Jimmy Eat World - Chase This Light
Chase This Light is an earnestly capable album that is written smart enough to appease older Jimmy Eat World fans raised on the band’s pre radio chart days.
Good ideas are hard to come by. They come and go, come inspired, leave blank, and altogether, avoid you when you need them most. Just ask any serious artist, writer, or musician, because at some stage it is inevitable that their proverbial well would soak up its last drop of good intention. For Arizona pop/rockers Jimmy Eat World, this impasse came in 2004 when try tried to follow a hugely successful pop-soaked album with a collection of songs fighting to stay commercially viable while trying to gleam with the kind of depth the band had reached with both Static Prevails and Clarity. In truth, Futures did boast moments of quality- songs like “Work” best showed the band tight roping the fine line between radio friendly arrangements and the introspection and intimacy of their pre-Bleed American material. Even Bleed American, bursting from its seems with hit after hit, had its fair share of deeply emotive songs (see “Hear You Me” and “My Sundown”), and Jimmy Eat World are certainly no strangers to the concept of writing music accessible to both general audiences and those who actively seek a more personal connection to the artists they listen to. They write pop music that certainly sounds like pop music, but pop that resonates with far greater depth than their counterparts.
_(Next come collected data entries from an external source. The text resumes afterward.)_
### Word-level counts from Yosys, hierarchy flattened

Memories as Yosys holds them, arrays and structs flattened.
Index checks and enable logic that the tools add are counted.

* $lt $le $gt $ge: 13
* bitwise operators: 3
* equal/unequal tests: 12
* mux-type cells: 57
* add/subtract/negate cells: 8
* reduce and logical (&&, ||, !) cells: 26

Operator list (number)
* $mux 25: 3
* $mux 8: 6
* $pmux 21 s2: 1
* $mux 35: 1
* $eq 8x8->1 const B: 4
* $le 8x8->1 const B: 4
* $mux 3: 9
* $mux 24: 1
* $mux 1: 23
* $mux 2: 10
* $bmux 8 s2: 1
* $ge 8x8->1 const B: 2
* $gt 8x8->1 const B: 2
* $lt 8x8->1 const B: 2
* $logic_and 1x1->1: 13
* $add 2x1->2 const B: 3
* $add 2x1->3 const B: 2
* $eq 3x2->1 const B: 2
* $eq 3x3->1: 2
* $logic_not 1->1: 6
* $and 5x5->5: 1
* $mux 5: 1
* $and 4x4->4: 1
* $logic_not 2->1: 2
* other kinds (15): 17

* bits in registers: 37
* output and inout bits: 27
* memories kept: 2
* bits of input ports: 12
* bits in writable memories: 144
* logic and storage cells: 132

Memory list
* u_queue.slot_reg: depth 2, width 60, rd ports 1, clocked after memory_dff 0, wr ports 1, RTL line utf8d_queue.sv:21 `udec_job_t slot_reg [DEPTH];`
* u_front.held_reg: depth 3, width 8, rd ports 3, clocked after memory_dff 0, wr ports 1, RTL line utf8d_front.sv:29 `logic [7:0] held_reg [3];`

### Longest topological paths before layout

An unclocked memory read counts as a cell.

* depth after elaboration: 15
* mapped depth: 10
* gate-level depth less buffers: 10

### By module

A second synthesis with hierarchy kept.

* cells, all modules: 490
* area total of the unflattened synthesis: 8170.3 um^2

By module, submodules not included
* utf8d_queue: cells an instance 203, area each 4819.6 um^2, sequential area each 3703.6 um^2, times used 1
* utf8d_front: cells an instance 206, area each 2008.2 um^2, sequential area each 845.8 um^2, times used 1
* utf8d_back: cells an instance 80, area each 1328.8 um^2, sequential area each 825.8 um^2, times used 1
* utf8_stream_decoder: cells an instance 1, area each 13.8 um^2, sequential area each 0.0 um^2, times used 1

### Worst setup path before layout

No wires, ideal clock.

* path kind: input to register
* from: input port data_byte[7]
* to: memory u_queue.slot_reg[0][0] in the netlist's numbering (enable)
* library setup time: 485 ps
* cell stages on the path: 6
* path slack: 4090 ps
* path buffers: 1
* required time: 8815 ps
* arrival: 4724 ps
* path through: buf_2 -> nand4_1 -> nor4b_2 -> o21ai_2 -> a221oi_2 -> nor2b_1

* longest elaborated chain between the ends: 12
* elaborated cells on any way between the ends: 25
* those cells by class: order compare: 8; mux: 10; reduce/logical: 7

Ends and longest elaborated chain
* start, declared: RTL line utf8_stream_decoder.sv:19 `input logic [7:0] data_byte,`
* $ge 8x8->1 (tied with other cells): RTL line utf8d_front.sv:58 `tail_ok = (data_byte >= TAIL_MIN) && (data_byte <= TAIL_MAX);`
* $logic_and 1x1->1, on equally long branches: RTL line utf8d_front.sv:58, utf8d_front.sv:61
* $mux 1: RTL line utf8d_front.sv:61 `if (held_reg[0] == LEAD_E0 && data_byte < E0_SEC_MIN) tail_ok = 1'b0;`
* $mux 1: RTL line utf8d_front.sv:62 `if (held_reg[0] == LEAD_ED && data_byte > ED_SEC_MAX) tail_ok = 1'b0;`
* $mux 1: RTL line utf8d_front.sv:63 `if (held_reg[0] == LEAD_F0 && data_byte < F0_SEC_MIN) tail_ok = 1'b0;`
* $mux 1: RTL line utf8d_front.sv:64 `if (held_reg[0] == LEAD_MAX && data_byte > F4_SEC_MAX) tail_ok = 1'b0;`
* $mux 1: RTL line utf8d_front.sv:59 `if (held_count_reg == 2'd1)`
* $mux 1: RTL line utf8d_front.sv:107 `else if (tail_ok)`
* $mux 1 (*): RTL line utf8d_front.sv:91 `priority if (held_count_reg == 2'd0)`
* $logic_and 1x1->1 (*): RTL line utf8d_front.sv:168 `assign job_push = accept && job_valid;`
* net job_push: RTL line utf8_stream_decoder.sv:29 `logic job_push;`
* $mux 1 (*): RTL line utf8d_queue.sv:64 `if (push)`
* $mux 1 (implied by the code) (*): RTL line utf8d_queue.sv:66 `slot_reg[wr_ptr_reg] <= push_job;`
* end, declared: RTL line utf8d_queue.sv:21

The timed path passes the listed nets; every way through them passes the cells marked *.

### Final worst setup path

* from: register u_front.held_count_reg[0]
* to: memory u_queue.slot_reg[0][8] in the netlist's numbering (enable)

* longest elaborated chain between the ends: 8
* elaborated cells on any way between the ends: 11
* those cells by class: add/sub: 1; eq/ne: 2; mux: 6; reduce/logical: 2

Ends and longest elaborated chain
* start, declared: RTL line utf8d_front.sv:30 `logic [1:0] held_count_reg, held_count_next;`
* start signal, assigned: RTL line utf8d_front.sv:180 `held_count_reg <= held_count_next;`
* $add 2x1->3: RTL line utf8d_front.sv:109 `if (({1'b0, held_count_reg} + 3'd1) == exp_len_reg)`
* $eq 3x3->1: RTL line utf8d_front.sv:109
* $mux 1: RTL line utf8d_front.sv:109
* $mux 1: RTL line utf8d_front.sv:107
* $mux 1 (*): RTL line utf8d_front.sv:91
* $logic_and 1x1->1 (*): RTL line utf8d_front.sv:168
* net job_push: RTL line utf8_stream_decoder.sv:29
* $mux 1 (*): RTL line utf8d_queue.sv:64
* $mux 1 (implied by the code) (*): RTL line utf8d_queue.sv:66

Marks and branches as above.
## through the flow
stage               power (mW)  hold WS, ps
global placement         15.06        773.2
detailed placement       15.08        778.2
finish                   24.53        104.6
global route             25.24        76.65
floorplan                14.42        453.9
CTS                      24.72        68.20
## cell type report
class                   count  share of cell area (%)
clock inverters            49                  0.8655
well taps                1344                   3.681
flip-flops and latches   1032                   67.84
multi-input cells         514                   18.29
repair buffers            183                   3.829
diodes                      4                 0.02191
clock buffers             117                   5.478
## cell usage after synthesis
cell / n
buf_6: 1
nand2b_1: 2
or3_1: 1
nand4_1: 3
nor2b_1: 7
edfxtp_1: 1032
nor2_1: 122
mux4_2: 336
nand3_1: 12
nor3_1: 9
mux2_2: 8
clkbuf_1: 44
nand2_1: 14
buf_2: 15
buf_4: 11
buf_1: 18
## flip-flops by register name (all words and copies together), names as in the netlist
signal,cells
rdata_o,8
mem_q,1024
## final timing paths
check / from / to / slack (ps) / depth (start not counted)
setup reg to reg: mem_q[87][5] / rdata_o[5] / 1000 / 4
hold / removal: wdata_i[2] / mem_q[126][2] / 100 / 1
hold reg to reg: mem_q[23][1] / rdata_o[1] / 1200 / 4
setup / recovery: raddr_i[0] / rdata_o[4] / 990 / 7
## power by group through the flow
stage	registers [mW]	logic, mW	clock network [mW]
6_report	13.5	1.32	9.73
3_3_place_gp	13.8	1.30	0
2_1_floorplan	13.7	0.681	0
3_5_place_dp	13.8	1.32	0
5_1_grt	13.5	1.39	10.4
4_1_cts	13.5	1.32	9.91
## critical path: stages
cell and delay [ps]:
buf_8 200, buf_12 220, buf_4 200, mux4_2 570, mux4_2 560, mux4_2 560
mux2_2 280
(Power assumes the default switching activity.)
--- config.mk ---
export PLATFORM = sky130hd
export DESIGN_NAME = brb_ctrl
export DESIGN_NICKNAME = d
export VERILOG_FILES = /design/src/hw/rtl/brb_pkg.sv /design/src/hw/rtl/brb_ctrl.sv
export SDC_FILE = /design/constraint.sdc
export NUM_CORES = 1
export LEC_CHECK = 0
export BUFFER_PORTS_ARGS = -buffer_cell sky130_fd_sc_hd__buf_2
export CORE_MARGIN = 4
export CORE_UTILIZATION = 51
export DETAILED_ROUTE_END_ITERATION = 10
export PLACE_DENSITY_LB_ADDON = 0.05
export SLEW_MARGIN = 20
export SYNTH_ARGS = -nofsm -noshare
export SYNTH_HDL_FRONTEND = slang
export SYNTH_SLANG_ARGS = --single-unit
--- constraint.sdc ---
create_clock -name clk_i -period 5.5 [get_ports clk_i]
set_clock_uncertainty 0.2 [all_clocks]
set_input_delay 0.55 -clock clk_i [delete_from_list [all_inputs] [get_ports clk_i]]
set_output_delay 0.55 -clock clk_i [all_outputs]
set_load 0.03 [all_outputs]
--- src/hw/rtl/brb_pkg.sv ---
// Package for the byte ring buffer chunk queue.
// Holds the shared widths, codes and the stage record type; no dependencies.
package brb_pkg;

  localparam int DEPTH_DEF     = 1024;
  localparam int MAX_CHUNK_DEF = 8;

  localparam int QSIZE_W  = 11;
  localparam int LEN_W    = 4;
  localparam int DATA_W   = 64;
  localparam int FILL_W   = 10;
  localparam int LANE_W   = 3;
  localparam int PADDR_W  = 3;
  localparam int PDATA_W  = 32;

  localparam logic [QSIZE_W-1:0] QSIZE_RESET = 11'd1024;

  // Register select taken from paddr bit 2.
  localparam logic REG_QSIZE = 1'b0;

  typedef enum logic {
    ACT_WRITE = 1'b0,
    ACT_READ  = 1'b1
  } act_e;

  typedef enum logic [1:0] {
    CAUSE_NONE     = 2'd0,
    CAUSE_NO_ROOM  = 2'd1,
    CAUSE_TOO_LONG = 2'd2
  } cause_e;

  // Result record handed from the control stage to the output stage.
  typedef struct packed {
    logic              acc;
    cause_e            cause;
    logic              rd;
    logic [LANE_W-1:0] lane;
    logic [LEN_W-1:0]  len;
    logic [FILL_W-1:0] fill;
  } meta_t;

endpackage
==> src/hw/rtl/brb_out.sv <==
// Output stage: holds the result record while the bank reads complete,
// rotates the lanes into chunk order and drives the result register.
// Depends on brb_pkg.
module brb_out import brb_pkg::*; #(
  parameter int NB = MAX_CHUNK_DEF
) (
  input  logic               clk_i,
  input  logic               rst_ni,
  input  logic               accept_i,
  input  meta_t              meta_i,
  input  logic [NB-1:0][7:0] bank_rdata_i,
  input  logic               out_ready_i,
  output logic               in_ready_o,
  output logic               out_valid_o,
  output logic               accepted_o,
  output logic [1:0]         refuse_cause_o,
  output logic [DATA_W-1:0]  read_data_o,
  output logic [FILL_W-1:0]  fill_level_o
);

  localparam int LW = (NB > 1) ? $clog2(NB) : 1;

  logic              s1_v_q, out_v_q, adv;
  meta_t             s1_meta_q;
  logic [7:0][7:0]   rbytes;
  logic              acc_q;
  cause_e            cause_q;
  logic [DATA_W-1:0] rdata_q;
  logic [FILL_W-1:0] fill_q;

  assign adv        = !out_v_q || out_ready_i;
  assign in_ready_o = !s1_v_q || adv;

  for (genvar i = 0; i < 8; i++) begin : g_byte
    if (i < NB) begin : g_live
      logic [4:0]    sum;
      logic [LW-1:0] idx;
      assign sum = 5'(s1_meta_q.lane) + 5'(i);
      assign idx = (sum >= 5'(NB)) ? LW'(sum - 5'(NB)) : LW'(sum);
      assign rbytes[i] = (s1_meta_q.rd && (LEN_W'(i) < s1_meta_q.len)) ?
                         bank_rdata_i[idx] : 8'h00;
    end else begin : g_zero
      assign rbytes[i] = 8'h00;
    end
  end

  always_ff @(posedge clk_i or negedge rst_ni) begin
    if (!rst_ni) begin
      s1_v_q  <= 1'b0;
      out_v_q <= 1'b0;
    end else begin
      if (in_ready_o) begin
        s1_v_q <= accept_i;
      end
      if (adv) begin
        out_v_q <= s1_v_q;
      end
    end
  end

  always_ff @(posedge clk_i) begin
    if (accept_i) begin
      s1_meta_q <= meta_i;
    end
    if (adv && s1_v_q) begin
      acc_q   <= s1_meta_q.acc;
      cause_q <= s1_meta_q.cause;
      rdata_q <= rbytes;
      fill_q  <= s1_meta_q.fill;
    end
  end

  assign out_valid_o    = out_v_q;
  assign accepted_o     = acc_q;
  assign refuse_cause_o = cause_q;
  assign read_data_o    = rdata_q;
  assign fill_level_o   = fill_q;

endmodule
### config.mk
export PLATFORM = sky130hd
export DESIGN_NAME = fixed_point_cosine_unit
export DESIGN_NICKNAME = d
export VERILOG_FILES = /design/src/rtl/fpc_pkg.sv /design/src/rtl/fpc_mul_rnd.sv /design/src/rtl/fpc_datapath.sv /design/src/rtl/fixed_point_cosine_unit.sv
export SDC_FILE = /design/constraint.sdc
export NUM_CORES = 2
export LEC_CHECK = 0
export ABC_AREA = 1
export BUFFER_PORTS_ARGS = -buffer_cell sky130_fd_sc_hd__buf_2
export CAP_MARGIN = 15
export CORE_ASPECT_RATIO = 0.8
export CORE_MARGIN = 2
export CORE_UTILIZATION = 23
export DETAILED_ROUTE_END_ITERATION = 7
export GPL_TIMING_DRIVEN = 0
export HOLD_SLACK_MARGIN = 0.08
export PLACE_DENSITY_LB_ADDON = 0.1
export SYNTH_ARGS = -nofsm -noshare
export SYNTH_HDL_FRONTEND = slang
export SYNTH_SLANG_ARGS = --single-unit
### constraint.sdc
create_clock -name clk -period 9.3 [get_ports clk]
set_input_delay 1.395 -clock clk [delete_from_list [all_inputs] [get_ports clk]]
set_output_delay 1.395 -clock clk [all_outputs]
set_load 0.005 [all_outputs]
### src/rtl/fpc_pkg.sv
// package for the fixed point cosine unit: pipeline depth and polynomial constants
// no dependencies; used by every module of the block
`timescale 1ns / 1ps
`default_nettype none

package fpc_pkg;

  // pipeline depth from input word to output register
  localparam int unsigned NUM_STG = 5;

  localparam logic [15:0] ONE_Q15    = 16'd32768;
  localparam logic [15:0] COEF_A_Q16 = 16'd15310;
  localparam logic [15:0] COEF_B_HI  = 16'd10;
  localparam logic [31:0] RND_BIAS   = 32'h0000_8000;

  typedef logic [NUM_STG-1:0] stg_vec_t;

endpackage

`default_nettype wire

### src/rtl/fpc_mul_rnd.sv
// unsigned 16x16 multiply keeping the high half, rounded to nearest, ties up
// depends on fpc_pkg for the rounding bias
`timescale 1ns / 1ps
`default_nettype none

module fpc_mul_rnd (
  input  wire logic [15:0] a,
  input  wire logic [15:0] b,
  output logic      [15:0] p
);

  logic [31:0] prod;

  always_comb begin
    prod = 32'(a) * 32'(b) + fpc_pkg::RND_BIAS;
    p    = prod[31:16];
  end

endmodule

`default_nettype wire

### src/rtl/fpc_datapath.sv
// five register stages of the cosine evaluation: fold, square, coefficients,
// inner product, outer product with sign; depends on fpc_pkg and fpc_mul_rnd
`timescale 1ns / 1ps
`default_nettype none

module fpc_datapath (
  input  wire logic             clk,
  input  wire fpc_pkg::stg_vec_t ld,
  input  wire logic [15:0]      angle,
  output logic      [15:0]      cosine
);

  logic [15:0] t_r, t_nxt;
  logic        neg1_r, neg1_nxt;
  logic [15:0] u2_r, u2_nxt;
  logic        neg2_r;
  logic [15:0] u3_r, omu3_r, omu3_nxt, poly3_r, poly3_nxt;
  logic        neg3_r;
  logic [15:0] inner4_r, inner4_nxt, omu4_r;
  logic        neg4_r;
  logic [15:0] cos_r, cos_nxt;

  logic [15:0] frac;
  logic [15:0] sq;
  logic [15:0] up;
  logic [15:0] mag;
  logic [15:0] slope;

  fpc_mul_rnd u_mul_sq (.a(t_r),    .b(t_r),      .p(sq));
  fpc_mul_rnd u_mul_up (.a(u3_r),   .b(poly3_r),  .p(up));
  fpc_mul_rnd u_mul_mg (.a(omu4_r), .b(inner4_r), .p(mag));

  always_comb begin
    // fold the low 14 bits into a .15 fraction, mirrored in odd quadrants
    frac     = {1'b0, angle[13:0], 1'b0};
    t_nxt    = angle[14] ? (fpc_pkg::ONE_Q15 - frac) : frac;
    neg1_nxt = angle[15] ^ angle[14];

    // square is at most 2^14, so the doubled value fits 16 bits
    u2_nxt = {sq[14:0], 1'b0};

    slope     = 16'(u2_r[15:8]) * fpc_pkg::COEF_B_HI;
    poly3_nxt = fpc_pkg::COEF_A_Q16 - slope;
    omu3_nxt  = fpc_pkg::ONE_Q15 - u2_r;

    inner4_nxt = fpc_pkg::ONE_Q15 - up;

    cos_nxt = neg4_r ? (16'd0 - mag) : mag;
    cosine  = cos_r;
  end

  always_ff @(posedge clk) begin
    if (ld[0]) begin
      t_r    <= t_nxt;
      neg1_r <= neg1_nxt;
    end
    if (ld[1]) begin
      u2_r   <= u2_nxt;
      neg2_r <= neg1_r;
    end
    if (ld[2]) begin
      u3_r    <= u2_r;
      omu3_r  <= omu3_nxt;
      poly3_r <= poly3_nxt;
      neg3_r  <= neg2_r;
    end
    if (ld[3]) begin
      inner4_r <= inner4_nxt;
      omu4_r   <= omu3_r;
      neg4_r   <= neg3_r;
    end
    if (ld[4]) begin
      cos_r <= cos_nxt;
    end
  end

endmodule

`default_nettype wire

### src/rtl/fixed_point_cosine_unit.sv
// fixed point cosine unit: takes a 16-bit angle word and returns a Q2.14 cosine word
// angle units are 2*pi/65536; the two top bits pick the quadrant
// input channel: in_valid / in_ready carry in_angle
// output channel: out_valid / out_ready carry out_cosine, signed, -16384..16384
// a word moves on a rising edge where valid and ready are both high
// the datapath is a five stage pipeline: fold, square, coefficients,
// inner product, outer product with sign into the output register
// out_valid rises once the accepted word reaches the output register, and the word
// leaves on an edge with out_ready high; one word per cycle while out_ready is high
// each stage holds its word while the stage after it is full and stalled, and
// loads whenever it is empty or its word moves on, so bubbles close up
// in_ready is low only when all five stages hold words and out_ready is low
// reset clears the stage valid bits; the pipeline comes up empty
// depends on fpc_pkg and fpc_datapath
`timescale 1ns / 1ps
`default_nettype none

module fixed_point_cosine_unit (
  input  wire logic        clk,
  input  wire logic        rst_n,
  input  wire logic        in_valid,
  output logic             in_ready,
  input  wire logic [15:0] in_angle,
  output logic             out_valid,
  input  wire logic        out_ready,
  output logic signed [15:0] out_cosine
);

  fpc_pkg::stg_vec_t vld_r, vld_nxt;
  fpc_pkg::stg_vec_t ld;
  fpc_pkg::stg_vec_t vin;
  logic [15:0]       cos_w;

  always_comb begin
    // a stage can load when it is empty or the next stage takes its word
    ld[fpc_pkg::NUM_STG-1] = ~vld_r[fpc_pkg::NUM_STG-1] | out_ready;
    for (int k = fpc_pkg::NUM_STG - 2; k >= 0; k--) begin
      ld[k] = ~vld_r[k] | ld[k+1];
    end
    vin = {vld_r[fpc_pkg::NUM_STG-2:0], in_valid};
    for (int k = 0; k < fpc_pkg::NUM_STG; k++) begin
      vld_nxt[k] = ld[k] ? vin[k] : vld_r[k];
    end
    in_ready   = ld[0];
    out_valid  = vld_r[fpc_pkg::NUM_STG-1];
    out_cosine = signed'(cos_w);
  end

  always_ff @(posedge clk) begin
    if (!rst_n) begin
      vld_r <= '0;
    end else begin
      vld_r <= vld_nxt;
    end
  end

  fpc_datapath u_datapath (
    .clk    (clk),
    .ld     (ld),
    .angle  (in_angle),
    .cosine (cos_w)
  );

endmodule

`default_nettype wire
==> impl_metrics.py <==
metrics = {
    "logic_synthesis": {
        "ys_top_cells_by_area": "fa_1 (33%), ha_1 (14%), inv_1 (13%)",
        "syn_avg_cell_area_um2": 8.094,
        "syn_inst": 3425,
        "synth_area_um2": 27720,
        "synth_top_cell_area_share_pct": 33.22,
        "synthesis.nets": 4223,
        "synth_cell_types": 47,
        "yosysMostFrequentCell": "inv_1",
        "synth_edf_count": 122,
        "synth_seq_cells": 127,
        "synth-seq-area-share_pct": 13.58,
        "yosys_warnings": 0,
        "synth_flop_cell": "edfxtp_1",
        "yosys-top-cells-count": "inv_1 (990), nand2_1 (872), fa_1 (460), ha_1 (318), edfxtp_1 (122)",
        "async_flop_share_pct": 0,
        "synth_top_area_cell": "fa_1",
    },
    "sta": {
        "tightestPinTransition_ns": 0.9121,
        "period_needed_ns": 7.823,
        "final_max_slew_viol_count": 0,
        "min_period_over_period_pct": 84.12,
        "clock.fmax_mhz": 127.8,
        "setup_viol": 0,
        "tns_ns": 0,
        "finalHoldViolCount": 0,
        "max-slew-margin-rel_pct": 39.19,
        "fin_worst_skew_ns": 0.01514,
        "grt_setup_unrepaired": "no",
    },
    "flow_run": {
        "max_cap_violations": 0,
    },
    "worst_setup_path": {
        "arrival_ns": 8.04,
        "slowest_stage": "edfxtp_1",
        "cp-start-kind": "flip-flop",
        "r2r.worst_path.cells": 30,
        "cp.buffers_inverters": 5,
        "crit_fanout": 10,
        "cp_top_family": "adder cells",
        "cpPeakStageDelay_ns": 0.68,
        "end_kind": "flip-flop",
        "cp_data_required_time_ns": 9.52,
        "critical_path_class": "flip-flop to flip-flop",
        "cp.depth": 30,
    },
    "route": {
        "drc_errors": 0,
        "first_pass_iters": 5,
        "vias": 20070,
        "dr.first_iter.drc_count": 970,
        "post_drt_wl_per_cell_um": 15.65,
        "routed_wl_mm": 79.86,
        "routed_via_density": 3.932,
        "postRouteAntennaNets": 0,
    },
    "placed_design": {
        "gp_congestion": 0.7897,
        "hpwl_mm": 69.43,
        "numPortBuffers": 36,
        "place_area_um2": 29940,
    },
    "die": {
        "floorplan.rows": 113,
        "start_util_pct": 23.26,
        "ios": 38,
        "die_w_um": 392.2,
        "die-area_um2": 123300,
        "core_um2": 119200,
        "die_h_um": 314.5,
    },
    "clock_network": {
        "root_buffer": "clkbuf_16",
        "numClockSinks": 127,
        "cts_setup_buffers": 0,
        "cts_tree": "done",
        "clockBufferDepth": 2,
        "insertion_delay_ns": 0.47,
        "cts_resized": 0,
        "holdBufCountCts": 0,
        "cts_made_buffers": 17,
        "htree_levels": 4,
        "clkSlewWorstSetupHoldPaths_ns": 0.08,
    },
    "global_routing": {
        "grt_pass1_vias": 21750,
        "grt_overflow_total": 0,
        "grt_max_degree": 41,
        "grt_use_total_pct": 13.56,
        "antenna_found_initial": 1,
        "grt_pass1_wl_mm": 128.3,
    },
    "hold_path": {
        "hp-class": "flip-flop to flip-flop",
        "hold_depth": 0,
    },
    "final_layout": {
        "final_area_um2": 30510,
        "antenna_cells": 0,
        "drive_gt1_share_pct": 3.921,
        "multi_input_area_um2": 19860,
        "fillCellCount": 13250,
        "nNetsFinal": 4279,
        "area_delta_synth_final_pct": 10.07,
        "regArea_um2": 3764,
    },
    "run_status": {
        "status": "finished clean",
    },
}
-- flip-flops by register name (all words and copies together), names as in the netlist, 5 cells and up --
name	flops
u_datapath.u2_r	15
u_datapath.inner4_r	16
u_datapath.t_r	15
u_datapath.omu4_r	15
u_datapath.cosine	16
u_datapath.poly3_r	12
u_datapath.omu3_r	14
vld_r	5
u_datapath.u3_r	15
-- final cells by class --
| cell class | count | share of cell area [%] |
|---|---|---|
| multi-input combinational | 2207 | 65.09 |
| sequential | 127 | 12.33 |
| inverter | 1001 | 12.31 |
| tap | 1610 | 6.602 |
| clock buffer | 18 | 1.406 |
| buffer | 90 | 1.111 |
| timing repair buffer | 37 | 0.6561 |
| clock inverter | 14 | 0.4879 |
-- routing by layer --
| layer | track usage, % | part of all wire (%) | up-vias |
|---|---|---|---|
| met5 | 0 | 0 | - |
| met4 | 1.521 | 0.56 | 0 |
| met3 | 1.595 | 2.5 | 29 |
| met2 | 20.53 | 42 | 208 |
| met1 | 21.05 | 55 | 9692 |
| li1 | - | - | 10140 |
-- stage by stage --
step	hold WS, ns	std cells	util, %	setup WS [ns]
final	0.4119	5104	25.60	1.477
after global routing	0.4131	5104	25.60	0.9173
after CTS	0.4017	5104	25.60	1.306
after detailed placement	0.4045	5072	25.12	1.349
after global placement	0.4005	5071	25.10	1.336
after floorplan	0.4003	3425	-	2.734
-- path summary, 6_finish.rpt --
path	slack (ns)	to	start
max reg2reg	1.48	u_datapath.inner4_r[12]$_DFFE_PP_	u_datapath.poly3_r[8]$_DFFE_PP_
min reg2reg	0.41	u_datapath.omu4_r[10]$_DFFE_PP_	u_datapath.omu3_r[10]$_DFFE_PP_
min	0.41	u_datapath.omu4_r[10]$_DFFE_PP_	u_datapath.omu3_r[10]$_DFFE_PP_
max	1.48	u_datapath.inner4_r[12]$_DFFE_PP_	u_datapath.poly3_r[8]$_DFFE_PP_
-- worst register-to-register path, delay by kind of cell (launching register included) --
family                   cells  cell delay (ns)
adder cells (fa/ha/maj)      9             3.95
buffers and inverters        5             0.87
XOR/XNOR                     1             0.15
AND/OR/NAND/NOR             15             1.95
flip-flops                   1             0.68
-- kinds of logic after synthesis --
kind of cell,after synthesis,synth area share (%)
buf+inv,1091,14.78
flops,127,13.58
fa+ha+maj,778,47.57
xor+xnor,97,3.227
simple gates,1164,17.50
compound gates,168,3.349
-- layout by cell type, fill, tap and decap left out, types with 40 or more instances in the layout --
cell        n
inv_1     988
nand2_1   872
fa_1      460
ha_1      318
edfxtp_1  122
nor2_1    101
a21oi_1    91
clkbuf_1   89
nand3_1    75
xor2_1     64
o21ai_0    40
Power is not shown: default switching activity piles up to over one toggle a cycle in this logic, so the estimate is an artifact.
It is this idea, the taking of plucky melodies and easy to emulate song arrangements, and combining them with more abstract lyrical and narrative meditation, that separates Jimmy Eat World from your average pop/rock band. And after struggling to recapture the form of their massive 2001 effort, Jim Adkins and cohorts have begun the process of rejuvenation with Chase This Light; an earnestly capable album that is not only easy on the ears, but written smart enough to appease older Jimmy Eat World fans raised on the band’s pre radio chart days. Opening number “Big Casino” is simply screaming to be heard; with an anthemic Adkins metaphorical wailing over razor sharp riffs catchphrases of loneliness and acceptance; “I'll accept with poise, with grace / When they draw my name from the lottery / And they'll say all the salt in the world couldn't melt that ice.” The band then reach dizzying heights with a trio of tunes culled together to end an album of albums- the title track, evoking the graceful melancholy of previous tunes “Work” and to a degree, “For Me This is Heaven,” while the closing “Dizzy” is similar to “My Sundown” in its patient build up and gentle conclusion. With “Firefight” however, the band excels to a new musical apex; perfectly constructing the melting point between lighter fare and the explosive nature of punk/post-hardcore guitar work. It’s scintillating to say the least.
Moreover, Chase This Light’s strongest quality is perhaps its consistent tone- a greater continuity over the album’s songs from beginning to end. While Futures boasted some high points, it was marred by weaker songs that felt out of place and written out of time to the rest. It however doesn’t hide some of Chase This Light’s more subdued moments, where the band appear to dally too long in a given musical space. The acoustic driven “Carry You,” while a capable down-tempo tune, lacks the kind of momentum built over the preceding songs. Similarly, “Electable (Give It Up)” sounds a little hollow; packed with a chorus of empty “woah woahs” while the following “Gotta Be Somebody’s Blues,” moody and all, comes across as a little too sullen, muting Adkins and the rest of the band.
The lull aside, Chase This Light exhibits the kind of intelligent songwriting music fans (especially fans of Jimmy Eat World) should demand on a consistent basis. The majority of it is concise in its craft, and near perfect in its execution. Jimmy Eat World may have some way to go to once again be beamed all over the airwaves with such demand, but as Chase This Light proves, rediscovering that inspiration, no matter how far from completion they may be, goes a long way.